In this case it's quite possible to tune the standard to be
optimized for your particular network application. This
type of standards modification has a long history in government
and military secure embedded network systems. Interfaces have
been built using minimal signal levels rather than new high power
signaling techniques because long distance
transmission lines were not need. Many TCP/IP protocol stack
designs have been reduced to all but the lower levels because
only raw Ethernet network interface was required.
What
are the unique intrinsic bits of a wireless network protocol that
must be protected, and what can be stripped out for dedicated
network systems efficiency. We will research the unique minimum description
of the wireless protocol stack that must be retained to work
well.
Data
Formatting for Unreliable Communications
In general
wireless communications are unreliable. This is a simple fact of
networking life. A wired interface can send digital data in a
very simple format between signals and the data itself. Wireless
interfaces must deal with the fact that data sent is quite likely
to be full of errors by the time it gets to the other end of the
transmission process.
As
a result, wireless designers will add large amounts of redundancy
in the data to allow for error recovery. It is quite common for
them to use specialized encoding to increase the Hamming distance
between symbols (i.e. data values) within a data packets protocol format.
Resistance
to Interference
One feature of wireless data is the
use of techniques that can resist interference. The most common
is spread spectrum transmission technology. The concept is quite
simple. Send data on a wide swath of radio frequency spectrum. If
one part of the spectrum is blocked, it will still get through on
another part of the radio frequency spectrum.
Another
type of interference is two signals broadcasting on the same or
very nearby frequency, but it turns out that this is just one of the
possibilities for interference. Another concept referred to as
multi-path is often much more difficult to deal with because it's
a signal interfering with itself. It's caused by signals
traveling in many different ways to get from the source to the
receiver (this is normal, and it's very hard to stop it
happening). Each of the transmission paths has a different
length, so the same message gets received multiple times. The
multi-path signal propagation predicament is probably one of the biggest
difficults to overcome in any
wireless communications system.
Wireless
Network Adaptation
One constant is
change, and nowhere is this truer
than in a wireless communication network. Parameters of signal
propagation
and reception can change
completely in less than a fraction of a second, as
signal paths and length change and interference sources appear and
disappear. Wireless
protocol stacks must be able to adapt to these changes in real
time and smooth the apparent unpredictable communications signal that is
received by device and application software
that is using the stack. Solving
these unique challenges within higher speed networks will allowed wireless data
communications to expand into many global real world data center
linked network systems in the next few years.
Current
Wireless Services
There is one of two classes of service present in any
802.11 network. The first is an Independent Basic
Service Set (IBSS), which is referred to as the ad hoc
mode. Very useful for setting up small groups of
wireless devices that do not require a centralized base station.
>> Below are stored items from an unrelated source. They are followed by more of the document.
===== src/sv/mfga_sqrt.sv =====
// ---------------------------------------------------------------------------
// mfga_sqrt
// Integer square root, two radicand bits per cycle.
// ---------------------------------------------------------------------------
module mfga_sqrt (
  input  logic                              clk,
  input  logic                              rst_n,
  input  logic                              start,
  input  logic [mfga_pkg::SQRT_IN_W-1:0]    radicand,
  output mfga_pkg::unit_sts_t               sts,
  output logic [mfga_pkg::SQRT_OUT_W-1:0]   root
);

  localparam int OW = mfga_pkg::SQRT_OUT_W;
  localparam int CW = $clog2(OW + 1);

  logic [CW-1:0]                    cnt_r;
  logic                             done_r;
  logic [OW+1:0]                    rem_r;
  logic [OW-1:0]                    root_r;
  logic [mfga_pkg::SQRT_IN_W-1:0]   v_r;
  logic [OW+3:0]                    tmp;
  logic [OW+3:0]                    trial;

  assign tmp   = {rem_r, v_r[mfga_pkg::SQRT_IN_W-1 -: 2]};
  assign trial = {2'b00, root_r, 2'b01};

  always_ff @(posedge clk) begin
    if (!rst_n) begin
      cnt_r  <= '0;
      done_r <= 1'b0;
    end else begin
      done_r <= 1'b0;
      if (start) begin
        cnt_r <= CW'(OW);
      end else if (cnt_r != '0) begin
        cnt_r <= cnt_r - CW'(1);
        if (cnt_r == CW'(1)) done_r <= 1'b1;
      end
    end
  end

  always_ff @(posedge clk) begin
    if (start) begin
      rem_r  <= '0;
      root_r <= '0;
      v_r    <= radicand;
    end else if (cnt_r != '0) begin
      v_r <= v_r << 2;
      if (tmp >= trial) begin
        rem_r  <= (OW+2)'(tmp - trial);
        root_r <= {root_r[OW-2:0], 1'b1};
      end else begin
        rem_r  <= tmp[OW+1:0];
        root_r <= {root_r[OW-2:0], 1'b0};
      end
    end
  end

  assign sts.busy = cnt_r != '0;
  assign sts.done = done_r;
  assign root     = root_r;

endmodule
## config.mk

```make
export PLATFORM = sky130hd
export DESIGN_NAME = ptw_step
export DESIGN_NICKNAME = d
export VERILOG_FILES = /design/src/rtl/ptw_pkg.sv /design/src/rtl/ptw_step.sv
export SDC_FILE = /design/constraint.sdc
export NUM_CORES = 1
export LEC_CHECK = 0
export ABC_CLOCK_PERIOD_IN_PS = 1000
export BUFFER_PORTS_ARGS = -buffer_cell sky130_fd_sc_hd__clkbuf_2
export CAP_MARGIN = 20
export CELL_PAD_IN_SITES_DETAIL_PLACEMENT = 1
export CELL_PAD_IN_SITES_GLOBAL_PLACEMENT = 2
export CORE_ASPECT_RATIO = 1.75
export CORE_MARGIN = 2
export CORE_UTILIZATION = 10
export DETAILED_ROUTE_END_ITERATION = 6
export GPL_TIMING_DRIVEN = 0
export PLACE_DENSITY = 0.95
export SLEW_MARGIN = 20
export SYNTH_ARGS = -nofsm -noshare
export SYNTH_HDL_FRONTEND = slang
export SYNTH_SLANG_ARGS = --single-unit
```

## constraint.sdc

```tcl
create_clock -name vclk -period 1
set_input_delay 0.2 -clock vclk [all_inputs]
set_output_delay 0.2 -clock vclk [all_outputs]
set_load 0.005 [all_outputs]
```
In this mode stations communicate in direct peer-to-peer mode
with each other. This mode is the most efficient way to
communicate between wireless leaf nodes. If you stream
data between two nodes this is definitely a fast way since the alternative requires that data
be sent to a base
station and then forwarded to other nodes.
The second
service option is an Extended Service Set (ESS). This is the
normal setup with wireless LAN built around one or more base
stations. It is sometimes referred to as Network Infrastructure mode.
Roaming
between cells of an ESS network is supported under the 802.11
standard, but there are problems. Theoretically
base stations are capable of communicating between themselves on
a wired backbone when a mobile device moves out of range of one
station and within range of other stations. This
handoff is rarely a smooth transition, and if base stations
are made by different manufacturers it's likely the changeover will be
even less smooth. The reason is that 802.11 stack implementations do not support soft handoffs,
the shift occurs as the signal from one station weakens, but before it's
totally lost. Sadly, this will not happen until the signal completely
fails.
The
Future is Non-Standard
Physical Stack Layers
The previous categories of wireless adaptation are all within the
boundaries of the standards. However, as is evident from the number of different PHY
implementations that are part of the standards set of 802.11
there are ways that make it possible to change the
Physical layer.
There's no reason
why you cannot customized the
Physical layer for your own stack optimized
just for your application. In fact, there are non-standard
Physical's available from many
wireless vendors.
For
example, Atheros has specialized modes of the 802.11a
Physical that increase the protocol speed from 72 Mbps to over 100 Mbps.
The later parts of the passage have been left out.